Material to process START

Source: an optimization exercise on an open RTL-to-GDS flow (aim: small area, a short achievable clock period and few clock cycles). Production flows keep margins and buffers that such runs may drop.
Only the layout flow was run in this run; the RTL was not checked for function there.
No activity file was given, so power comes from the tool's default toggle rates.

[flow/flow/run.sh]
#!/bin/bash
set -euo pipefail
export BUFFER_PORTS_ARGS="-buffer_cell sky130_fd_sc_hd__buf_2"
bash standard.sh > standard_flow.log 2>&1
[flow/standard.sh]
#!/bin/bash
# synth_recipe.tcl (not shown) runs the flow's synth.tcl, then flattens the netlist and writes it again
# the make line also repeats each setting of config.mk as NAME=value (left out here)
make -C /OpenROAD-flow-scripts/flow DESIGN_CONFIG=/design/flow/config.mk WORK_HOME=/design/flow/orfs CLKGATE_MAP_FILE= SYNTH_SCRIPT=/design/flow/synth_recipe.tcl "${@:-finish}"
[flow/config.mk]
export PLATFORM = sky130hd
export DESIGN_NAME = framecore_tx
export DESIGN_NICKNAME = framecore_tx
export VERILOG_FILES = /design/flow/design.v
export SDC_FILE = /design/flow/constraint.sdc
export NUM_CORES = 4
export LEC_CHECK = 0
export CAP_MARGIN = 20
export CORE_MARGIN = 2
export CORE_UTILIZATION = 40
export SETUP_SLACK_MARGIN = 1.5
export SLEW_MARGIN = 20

Material to process END
Material to process START

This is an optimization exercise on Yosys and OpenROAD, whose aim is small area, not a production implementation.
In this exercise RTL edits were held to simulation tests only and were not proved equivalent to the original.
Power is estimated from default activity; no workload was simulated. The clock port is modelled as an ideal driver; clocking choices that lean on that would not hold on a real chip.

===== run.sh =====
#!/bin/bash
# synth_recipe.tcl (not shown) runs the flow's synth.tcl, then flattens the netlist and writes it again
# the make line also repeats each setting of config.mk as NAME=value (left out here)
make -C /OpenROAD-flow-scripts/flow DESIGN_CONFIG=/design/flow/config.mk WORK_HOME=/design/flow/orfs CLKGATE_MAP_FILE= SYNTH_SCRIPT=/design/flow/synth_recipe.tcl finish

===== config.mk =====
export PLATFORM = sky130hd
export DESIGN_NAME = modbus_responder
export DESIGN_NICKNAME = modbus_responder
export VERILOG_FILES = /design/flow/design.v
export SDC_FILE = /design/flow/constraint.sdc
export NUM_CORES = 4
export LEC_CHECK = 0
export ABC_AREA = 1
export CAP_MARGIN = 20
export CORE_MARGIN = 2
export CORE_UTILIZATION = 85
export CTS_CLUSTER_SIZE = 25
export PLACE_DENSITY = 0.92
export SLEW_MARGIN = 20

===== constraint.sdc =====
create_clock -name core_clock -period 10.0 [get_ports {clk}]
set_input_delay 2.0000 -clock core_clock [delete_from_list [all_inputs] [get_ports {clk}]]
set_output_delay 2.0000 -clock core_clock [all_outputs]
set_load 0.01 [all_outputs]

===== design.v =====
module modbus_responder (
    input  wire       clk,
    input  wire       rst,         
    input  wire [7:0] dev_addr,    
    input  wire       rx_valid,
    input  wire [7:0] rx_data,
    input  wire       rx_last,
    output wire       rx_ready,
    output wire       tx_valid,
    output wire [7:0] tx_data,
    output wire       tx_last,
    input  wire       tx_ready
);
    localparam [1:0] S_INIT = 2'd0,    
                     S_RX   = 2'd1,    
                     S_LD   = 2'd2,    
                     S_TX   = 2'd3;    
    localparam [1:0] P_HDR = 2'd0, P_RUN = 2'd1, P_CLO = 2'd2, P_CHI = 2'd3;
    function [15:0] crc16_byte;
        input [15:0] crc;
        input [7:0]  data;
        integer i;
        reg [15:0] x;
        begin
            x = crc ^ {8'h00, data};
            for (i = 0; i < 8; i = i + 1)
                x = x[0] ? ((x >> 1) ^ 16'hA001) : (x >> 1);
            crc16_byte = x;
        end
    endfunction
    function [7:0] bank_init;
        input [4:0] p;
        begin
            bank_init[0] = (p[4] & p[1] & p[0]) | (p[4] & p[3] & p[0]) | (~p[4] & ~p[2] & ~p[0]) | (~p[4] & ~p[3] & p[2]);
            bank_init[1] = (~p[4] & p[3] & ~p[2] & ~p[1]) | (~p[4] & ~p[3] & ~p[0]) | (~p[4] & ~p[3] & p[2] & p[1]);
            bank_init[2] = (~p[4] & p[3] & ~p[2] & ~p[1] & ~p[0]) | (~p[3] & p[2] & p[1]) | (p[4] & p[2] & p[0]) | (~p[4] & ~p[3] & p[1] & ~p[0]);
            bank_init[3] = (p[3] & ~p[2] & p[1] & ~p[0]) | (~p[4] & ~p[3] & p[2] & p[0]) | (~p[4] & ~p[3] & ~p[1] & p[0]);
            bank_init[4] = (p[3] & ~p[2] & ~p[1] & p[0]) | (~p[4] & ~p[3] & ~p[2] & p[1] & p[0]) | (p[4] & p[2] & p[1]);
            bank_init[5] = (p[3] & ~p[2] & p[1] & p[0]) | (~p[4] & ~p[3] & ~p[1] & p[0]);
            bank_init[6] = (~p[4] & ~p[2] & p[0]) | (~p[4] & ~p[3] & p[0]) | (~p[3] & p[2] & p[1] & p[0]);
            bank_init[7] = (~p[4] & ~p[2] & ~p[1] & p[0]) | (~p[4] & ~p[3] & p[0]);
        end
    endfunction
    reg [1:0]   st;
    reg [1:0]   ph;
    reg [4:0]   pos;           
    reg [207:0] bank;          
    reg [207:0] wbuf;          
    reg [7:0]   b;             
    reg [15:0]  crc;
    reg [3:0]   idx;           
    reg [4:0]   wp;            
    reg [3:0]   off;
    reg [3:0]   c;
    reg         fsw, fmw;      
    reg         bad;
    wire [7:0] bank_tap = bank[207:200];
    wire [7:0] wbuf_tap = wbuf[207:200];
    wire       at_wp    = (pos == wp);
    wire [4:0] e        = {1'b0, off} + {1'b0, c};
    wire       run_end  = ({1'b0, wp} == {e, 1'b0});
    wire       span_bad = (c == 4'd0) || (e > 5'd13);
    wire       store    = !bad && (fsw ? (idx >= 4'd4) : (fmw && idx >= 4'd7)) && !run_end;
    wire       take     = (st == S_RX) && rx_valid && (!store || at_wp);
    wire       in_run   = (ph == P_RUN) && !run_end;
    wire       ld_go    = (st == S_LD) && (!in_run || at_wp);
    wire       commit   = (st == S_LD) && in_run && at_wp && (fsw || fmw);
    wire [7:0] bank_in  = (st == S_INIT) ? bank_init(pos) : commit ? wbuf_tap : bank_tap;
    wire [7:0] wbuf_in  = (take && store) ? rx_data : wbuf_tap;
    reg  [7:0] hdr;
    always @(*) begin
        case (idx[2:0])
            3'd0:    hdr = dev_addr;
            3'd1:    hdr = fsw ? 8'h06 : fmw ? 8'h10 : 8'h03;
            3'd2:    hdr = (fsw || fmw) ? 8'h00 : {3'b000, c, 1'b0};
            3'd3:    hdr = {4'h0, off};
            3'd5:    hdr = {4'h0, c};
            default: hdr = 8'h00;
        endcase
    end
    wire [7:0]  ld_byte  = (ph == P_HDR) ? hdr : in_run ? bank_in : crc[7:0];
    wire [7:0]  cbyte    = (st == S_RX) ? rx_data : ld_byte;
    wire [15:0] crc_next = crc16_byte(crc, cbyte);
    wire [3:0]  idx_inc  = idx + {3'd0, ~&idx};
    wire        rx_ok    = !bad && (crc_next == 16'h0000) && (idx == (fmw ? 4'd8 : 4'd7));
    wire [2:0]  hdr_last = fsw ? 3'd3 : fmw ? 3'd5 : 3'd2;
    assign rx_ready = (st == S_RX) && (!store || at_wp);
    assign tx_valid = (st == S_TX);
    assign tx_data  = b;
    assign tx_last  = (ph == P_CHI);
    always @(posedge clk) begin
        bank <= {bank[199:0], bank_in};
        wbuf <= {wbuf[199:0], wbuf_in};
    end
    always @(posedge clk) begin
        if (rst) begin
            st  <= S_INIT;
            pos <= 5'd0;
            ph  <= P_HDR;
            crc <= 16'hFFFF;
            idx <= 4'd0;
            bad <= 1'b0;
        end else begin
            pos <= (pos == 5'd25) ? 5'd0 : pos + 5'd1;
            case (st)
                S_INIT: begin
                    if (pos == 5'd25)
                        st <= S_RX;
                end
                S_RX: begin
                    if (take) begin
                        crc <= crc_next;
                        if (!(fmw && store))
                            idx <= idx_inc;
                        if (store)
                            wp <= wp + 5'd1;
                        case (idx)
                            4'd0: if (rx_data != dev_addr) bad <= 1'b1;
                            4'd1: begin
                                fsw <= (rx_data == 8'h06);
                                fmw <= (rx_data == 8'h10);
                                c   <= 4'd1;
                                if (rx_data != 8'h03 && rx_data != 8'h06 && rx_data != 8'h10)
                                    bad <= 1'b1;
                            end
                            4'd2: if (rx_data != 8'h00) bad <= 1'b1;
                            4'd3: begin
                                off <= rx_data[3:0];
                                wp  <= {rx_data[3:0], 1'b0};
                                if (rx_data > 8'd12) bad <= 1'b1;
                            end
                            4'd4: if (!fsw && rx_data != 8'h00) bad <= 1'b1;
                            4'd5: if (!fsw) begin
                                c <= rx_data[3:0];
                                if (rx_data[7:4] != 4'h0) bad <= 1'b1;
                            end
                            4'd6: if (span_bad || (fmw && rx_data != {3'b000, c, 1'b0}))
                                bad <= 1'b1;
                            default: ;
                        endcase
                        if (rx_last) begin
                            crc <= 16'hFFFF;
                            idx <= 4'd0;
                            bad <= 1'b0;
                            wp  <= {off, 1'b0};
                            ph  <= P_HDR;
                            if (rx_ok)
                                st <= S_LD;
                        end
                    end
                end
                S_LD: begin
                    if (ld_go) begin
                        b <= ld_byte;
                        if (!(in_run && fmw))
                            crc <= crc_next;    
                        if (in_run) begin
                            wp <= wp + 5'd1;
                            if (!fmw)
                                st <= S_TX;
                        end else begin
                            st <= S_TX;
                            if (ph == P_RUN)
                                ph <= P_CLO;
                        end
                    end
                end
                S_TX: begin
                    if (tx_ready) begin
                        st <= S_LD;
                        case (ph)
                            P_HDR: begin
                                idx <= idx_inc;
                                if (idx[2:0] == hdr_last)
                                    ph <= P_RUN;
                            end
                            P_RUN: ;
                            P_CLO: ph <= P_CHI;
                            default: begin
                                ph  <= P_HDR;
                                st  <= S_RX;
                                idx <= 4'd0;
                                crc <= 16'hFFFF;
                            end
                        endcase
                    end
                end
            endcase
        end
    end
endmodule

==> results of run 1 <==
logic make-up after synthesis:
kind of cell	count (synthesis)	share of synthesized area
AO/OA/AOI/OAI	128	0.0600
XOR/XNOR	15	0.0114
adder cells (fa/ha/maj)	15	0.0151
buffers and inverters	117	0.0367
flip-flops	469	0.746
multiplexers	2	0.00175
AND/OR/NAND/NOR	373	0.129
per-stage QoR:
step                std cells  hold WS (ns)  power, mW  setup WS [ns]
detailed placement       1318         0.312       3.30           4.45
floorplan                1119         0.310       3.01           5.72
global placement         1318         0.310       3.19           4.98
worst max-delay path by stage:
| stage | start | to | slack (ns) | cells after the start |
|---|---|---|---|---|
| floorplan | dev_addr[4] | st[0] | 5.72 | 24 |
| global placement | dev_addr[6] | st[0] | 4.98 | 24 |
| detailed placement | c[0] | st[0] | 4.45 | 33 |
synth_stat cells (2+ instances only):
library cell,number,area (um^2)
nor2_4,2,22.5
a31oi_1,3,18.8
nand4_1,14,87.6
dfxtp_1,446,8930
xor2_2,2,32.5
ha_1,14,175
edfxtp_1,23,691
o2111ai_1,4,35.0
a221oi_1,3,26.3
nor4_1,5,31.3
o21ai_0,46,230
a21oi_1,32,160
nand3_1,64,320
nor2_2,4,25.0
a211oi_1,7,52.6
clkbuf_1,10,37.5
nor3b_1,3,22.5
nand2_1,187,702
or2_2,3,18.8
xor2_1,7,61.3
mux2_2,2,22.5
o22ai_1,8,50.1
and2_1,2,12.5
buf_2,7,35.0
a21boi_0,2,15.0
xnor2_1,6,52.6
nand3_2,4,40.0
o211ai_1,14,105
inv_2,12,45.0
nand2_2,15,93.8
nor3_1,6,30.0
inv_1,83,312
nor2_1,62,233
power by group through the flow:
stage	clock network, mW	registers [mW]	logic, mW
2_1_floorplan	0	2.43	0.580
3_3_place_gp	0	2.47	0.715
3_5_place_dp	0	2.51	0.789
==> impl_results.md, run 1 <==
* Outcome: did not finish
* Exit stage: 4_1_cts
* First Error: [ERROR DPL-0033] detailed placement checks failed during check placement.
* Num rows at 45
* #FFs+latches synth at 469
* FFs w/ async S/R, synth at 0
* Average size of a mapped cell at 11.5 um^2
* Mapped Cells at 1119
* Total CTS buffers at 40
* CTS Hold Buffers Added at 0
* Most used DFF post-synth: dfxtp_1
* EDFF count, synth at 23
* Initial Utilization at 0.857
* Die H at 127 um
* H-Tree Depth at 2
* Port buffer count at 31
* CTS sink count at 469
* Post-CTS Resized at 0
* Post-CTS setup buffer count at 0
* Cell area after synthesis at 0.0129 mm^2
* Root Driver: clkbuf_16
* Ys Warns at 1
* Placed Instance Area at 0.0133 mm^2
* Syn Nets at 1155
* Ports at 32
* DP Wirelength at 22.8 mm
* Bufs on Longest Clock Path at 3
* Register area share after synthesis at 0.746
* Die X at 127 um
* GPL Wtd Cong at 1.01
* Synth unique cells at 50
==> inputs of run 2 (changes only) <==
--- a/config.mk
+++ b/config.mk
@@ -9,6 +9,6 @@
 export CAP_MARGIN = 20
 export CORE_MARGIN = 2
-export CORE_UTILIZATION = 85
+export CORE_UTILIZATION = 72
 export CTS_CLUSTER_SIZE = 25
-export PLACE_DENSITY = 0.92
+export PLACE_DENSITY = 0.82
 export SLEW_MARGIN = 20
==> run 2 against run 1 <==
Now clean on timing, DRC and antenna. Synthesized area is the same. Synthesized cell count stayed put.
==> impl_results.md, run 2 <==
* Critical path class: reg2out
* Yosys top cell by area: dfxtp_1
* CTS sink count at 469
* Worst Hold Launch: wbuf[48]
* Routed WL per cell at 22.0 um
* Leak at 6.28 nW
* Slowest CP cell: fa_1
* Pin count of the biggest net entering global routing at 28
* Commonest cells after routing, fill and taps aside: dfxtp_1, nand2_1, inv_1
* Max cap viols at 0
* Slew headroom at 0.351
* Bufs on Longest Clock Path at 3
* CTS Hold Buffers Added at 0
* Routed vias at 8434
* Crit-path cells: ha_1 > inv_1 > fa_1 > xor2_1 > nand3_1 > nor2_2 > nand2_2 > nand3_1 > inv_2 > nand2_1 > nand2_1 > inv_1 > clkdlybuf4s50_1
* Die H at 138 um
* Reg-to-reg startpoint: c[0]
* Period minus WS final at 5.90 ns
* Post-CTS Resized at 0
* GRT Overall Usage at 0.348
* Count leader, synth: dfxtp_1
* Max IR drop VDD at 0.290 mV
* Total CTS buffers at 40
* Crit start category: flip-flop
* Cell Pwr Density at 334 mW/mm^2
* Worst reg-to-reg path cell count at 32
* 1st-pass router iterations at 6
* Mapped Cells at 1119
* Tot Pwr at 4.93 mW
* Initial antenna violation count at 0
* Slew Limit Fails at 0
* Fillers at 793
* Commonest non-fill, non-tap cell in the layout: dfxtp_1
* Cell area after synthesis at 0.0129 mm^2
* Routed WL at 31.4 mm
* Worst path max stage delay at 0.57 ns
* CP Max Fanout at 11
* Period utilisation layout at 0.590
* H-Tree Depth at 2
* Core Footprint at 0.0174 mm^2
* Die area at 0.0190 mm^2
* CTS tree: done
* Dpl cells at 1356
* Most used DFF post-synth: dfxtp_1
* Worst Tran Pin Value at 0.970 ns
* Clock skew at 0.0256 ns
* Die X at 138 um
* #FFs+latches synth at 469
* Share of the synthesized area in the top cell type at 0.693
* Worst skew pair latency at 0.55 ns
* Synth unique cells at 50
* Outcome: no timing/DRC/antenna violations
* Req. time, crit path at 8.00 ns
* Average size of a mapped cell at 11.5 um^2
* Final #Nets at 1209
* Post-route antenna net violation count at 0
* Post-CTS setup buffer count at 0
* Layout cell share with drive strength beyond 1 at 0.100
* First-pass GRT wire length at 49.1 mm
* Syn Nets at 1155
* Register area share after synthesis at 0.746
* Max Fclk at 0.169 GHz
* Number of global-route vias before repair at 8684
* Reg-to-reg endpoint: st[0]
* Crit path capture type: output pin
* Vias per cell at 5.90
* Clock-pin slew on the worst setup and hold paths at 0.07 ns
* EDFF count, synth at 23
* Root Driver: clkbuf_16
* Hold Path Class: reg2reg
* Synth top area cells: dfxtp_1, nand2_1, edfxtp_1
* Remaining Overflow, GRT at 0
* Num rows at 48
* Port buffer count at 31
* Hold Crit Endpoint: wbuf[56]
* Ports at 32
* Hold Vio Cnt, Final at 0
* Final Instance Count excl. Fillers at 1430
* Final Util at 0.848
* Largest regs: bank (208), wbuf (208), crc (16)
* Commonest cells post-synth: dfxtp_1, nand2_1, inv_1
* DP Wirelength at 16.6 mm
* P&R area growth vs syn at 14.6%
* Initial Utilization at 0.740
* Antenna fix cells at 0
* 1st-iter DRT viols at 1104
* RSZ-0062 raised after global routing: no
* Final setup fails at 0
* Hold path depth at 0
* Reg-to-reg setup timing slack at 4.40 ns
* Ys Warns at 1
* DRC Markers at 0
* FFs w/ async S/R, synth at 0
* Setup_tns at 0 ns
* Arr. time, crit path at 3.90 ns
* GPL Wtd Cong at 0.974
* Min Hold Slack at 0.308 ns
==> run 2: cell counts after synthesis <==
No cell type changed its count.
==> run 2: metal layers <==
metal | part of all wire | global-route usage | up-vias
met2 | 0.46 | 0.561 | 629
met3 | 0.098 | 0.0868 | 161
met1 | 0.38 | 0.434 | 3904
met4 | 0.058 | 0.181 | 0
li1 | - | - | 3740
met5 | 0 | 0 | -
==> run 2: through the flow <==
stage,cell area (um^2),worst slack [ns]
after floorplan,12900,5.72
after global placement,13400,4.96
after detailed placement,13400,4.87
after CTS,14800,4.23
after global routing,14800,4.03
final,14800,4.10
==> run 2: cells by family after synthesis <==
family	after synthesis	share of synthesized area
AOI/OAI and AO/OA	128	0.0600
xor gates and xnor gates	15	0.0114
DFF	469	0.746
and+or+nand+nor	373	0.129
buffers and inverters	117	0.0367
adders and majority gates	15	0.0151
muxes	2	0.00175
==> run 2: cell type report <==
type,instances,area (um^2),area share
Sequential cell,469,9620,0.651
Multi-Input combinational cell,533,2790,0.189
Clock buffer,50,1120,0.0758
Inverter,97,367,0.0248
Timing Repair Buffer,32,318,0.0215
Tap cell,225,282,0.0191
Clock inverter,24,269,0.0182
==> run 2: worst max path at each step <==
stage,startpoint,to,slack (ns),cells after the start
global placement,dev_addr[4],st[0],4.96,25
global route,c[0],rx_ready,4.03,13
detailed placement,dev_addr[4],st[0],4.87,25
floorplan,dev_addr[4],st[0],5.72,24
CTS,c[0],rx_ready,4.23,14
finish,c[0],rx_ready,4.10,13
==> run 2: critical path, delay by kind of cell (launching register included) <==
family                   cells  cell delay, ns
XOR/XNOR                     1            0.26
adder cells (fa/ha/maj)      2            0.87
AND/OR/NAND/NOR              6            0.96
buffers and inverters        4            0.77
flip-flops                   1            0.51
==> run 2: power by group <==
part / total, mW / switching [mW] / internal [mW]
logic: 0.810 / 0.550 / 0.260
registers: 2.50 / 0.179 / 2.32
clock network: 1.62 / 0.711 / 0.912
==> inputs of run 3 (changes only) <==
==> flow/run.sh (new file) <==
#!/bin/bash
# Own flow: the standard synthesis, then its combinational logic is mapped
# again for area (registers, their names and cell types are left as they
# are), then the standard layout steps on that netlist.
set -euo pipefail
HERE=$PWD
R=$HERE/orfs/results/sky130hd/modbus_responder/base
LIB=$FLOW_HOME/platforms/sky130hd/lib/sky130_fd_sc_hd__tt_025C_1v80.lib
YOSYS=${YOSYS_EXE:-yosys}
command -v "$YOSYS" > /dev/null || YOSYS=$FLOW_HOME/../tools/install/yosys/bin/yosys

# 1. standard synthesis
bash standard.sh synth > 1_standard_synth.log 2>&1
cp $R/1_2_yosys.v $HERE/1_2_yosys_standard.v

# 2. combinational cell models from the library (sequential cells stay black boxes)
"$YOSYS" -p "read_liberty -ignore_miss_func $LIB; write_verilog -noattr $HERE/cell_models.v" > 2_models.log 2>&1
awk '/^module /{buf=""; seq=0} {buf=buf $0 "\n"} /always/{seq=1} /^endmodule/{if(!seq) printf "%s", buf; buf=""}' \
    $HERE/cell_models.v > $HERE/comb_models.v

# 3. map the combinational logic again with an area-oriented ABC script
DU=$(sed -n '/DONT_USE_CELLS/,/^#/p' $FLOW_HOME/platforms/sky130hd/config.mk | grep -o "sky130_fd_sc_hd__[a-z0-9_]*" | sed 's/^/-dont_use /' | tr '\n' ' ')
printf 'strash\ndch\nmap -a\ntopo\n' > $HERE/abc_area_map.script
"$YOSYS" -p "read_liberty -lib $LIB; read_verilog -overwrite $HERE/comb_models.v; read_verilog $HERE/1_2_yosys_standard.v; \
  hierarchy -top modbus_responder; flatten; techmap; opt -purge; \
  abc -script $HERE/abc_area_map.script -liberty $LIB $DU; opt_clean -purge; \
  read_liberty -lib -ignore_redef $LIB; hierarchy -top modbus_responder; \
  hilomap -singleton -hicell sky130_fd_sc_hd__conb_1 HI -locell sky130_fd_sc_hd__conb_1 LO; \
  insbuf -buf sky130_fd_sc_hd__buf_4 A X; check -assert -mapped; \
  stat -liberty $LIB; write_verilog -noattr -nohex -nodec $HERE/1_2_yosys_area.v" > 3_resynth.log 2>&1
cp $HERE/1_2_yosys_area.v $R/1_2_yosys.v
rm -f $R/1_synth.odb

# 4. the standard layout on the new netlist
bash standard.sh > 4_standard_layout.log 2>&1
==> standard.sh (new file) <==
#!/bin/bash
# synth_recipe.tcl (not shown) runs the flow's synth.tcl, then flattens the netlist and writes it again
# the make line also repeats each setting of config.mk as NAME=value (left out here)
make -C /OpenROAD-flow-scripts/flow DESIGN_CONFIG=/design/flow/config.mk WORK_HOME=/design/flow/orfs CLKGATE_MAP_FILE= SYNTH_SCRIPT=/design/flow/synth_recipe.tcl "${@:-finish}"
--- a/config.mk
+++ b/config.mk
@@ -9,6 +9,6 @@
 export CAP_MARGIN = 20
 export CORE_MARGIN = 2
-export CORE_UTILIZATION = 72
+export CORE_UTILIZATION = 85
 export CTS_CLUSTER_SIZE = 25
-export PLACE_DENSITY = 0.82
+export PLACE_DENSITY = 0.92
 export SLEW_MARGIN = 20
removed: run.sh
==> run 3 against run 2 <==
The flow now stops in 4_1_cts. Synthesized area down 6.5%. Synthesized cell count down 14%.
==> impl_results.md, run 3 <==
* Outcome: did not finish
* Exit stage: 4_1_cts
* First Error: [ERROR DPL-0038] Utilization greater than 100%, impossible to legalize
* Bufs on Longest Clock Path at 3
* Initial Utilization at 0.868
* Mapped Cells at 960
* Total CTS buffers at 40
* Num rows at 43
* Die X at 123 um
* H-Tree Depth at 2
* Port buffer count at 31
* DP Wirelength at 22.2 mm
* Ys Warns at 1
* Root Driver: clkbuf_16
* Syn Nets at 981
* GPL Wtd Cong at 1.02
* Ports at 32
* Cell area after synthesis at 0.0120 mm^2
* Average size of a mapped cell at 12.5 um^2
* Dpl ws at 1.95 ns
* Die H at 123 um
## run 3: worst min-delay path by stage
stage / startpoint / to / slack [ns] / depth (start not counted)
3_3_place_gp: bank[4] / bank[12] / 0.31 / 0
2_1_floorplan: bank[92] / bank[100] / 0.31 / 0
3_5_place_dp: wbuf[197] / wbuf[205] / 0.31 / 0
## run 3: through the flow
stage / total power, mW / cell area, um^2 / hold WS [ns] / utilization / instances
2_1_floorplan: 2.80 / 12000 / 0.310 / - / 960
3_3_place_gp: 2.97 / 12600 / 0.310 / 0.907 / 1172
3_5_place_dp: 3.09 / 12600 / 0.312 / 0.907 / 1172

Material to process END

◆ **To do**
One stretch of the lines above is wanted, from the line that contains "li1 | - | - | 3740" through the line that contains "logic: 0.810 / 0.550 / 0.260". Output it exactly.

◆ **Exercise solution**
li1 | - | - | 3740
met5 | 0 | 0 | -
==> run 2: through the flow <==
stage,cell area (um^2),worst slack [ns]
after floorplan,12900,5.72
after global placement,13400,4.96
after detailed placement,13400,4.87
after CTS,14800,4.23
after global routing,14800,4.03
final,14800,4.10
==> run 2: cells by family after synthesis <==
family	after synthesis	share of synthesized area
AOI/OAI and AO/OA	128	0.0600
xor gates and xnor gates	15	0.0114
DFF	469	0.746
and+or+nand+nor	373	0.129
buffers and inverters	117	0.0367
adders and majority gates	15	0.0151
muxes	2	0.00175
==> run 2: cell type report <==
type,instances,area (um^2),area share
Sequential cell,469,9620,0.651
Multi-Input combinational cell,533,2790,0.189
Clock buffer,50,1120,0.0758
Inverter,97,367,0.0248
Timing Repair Buffer,32,318,0.0215
Tap cell,225,282,0.0191
Clock inverter,24,269,0.0182
==> run 2: worst max path at each step <==
stage,startpoint,to,slack (ns),cells after the start
global placement,dev_addr[4],st[0],4.96,25
global route,c[0],rx_ready,4.03,13
detailed placement,dev_addr[4],st[0],4.87,25
floorplan,dev_addr[4],st[0],5.72,24
CTS,c[0],rx_ready,4.23,14
finish,c[0],rx_ready,4.10,13
==> run 2: critical path, delay by kind of cell (launching register included) <==
family                   cells  cell delay, ns
XOR/XNOR                     1            0.26
adder cells (fa/ha/maj)      2            0.87
AND/OR/NAND/NOR              6            0.96
buffers and inverters        4            0.77
flip-flops                   1            0.51
==> run 2: power by group <==
part / total, mW / switching [mW] / internal [mW]
logic: 0.810 / 0.550 / 0.260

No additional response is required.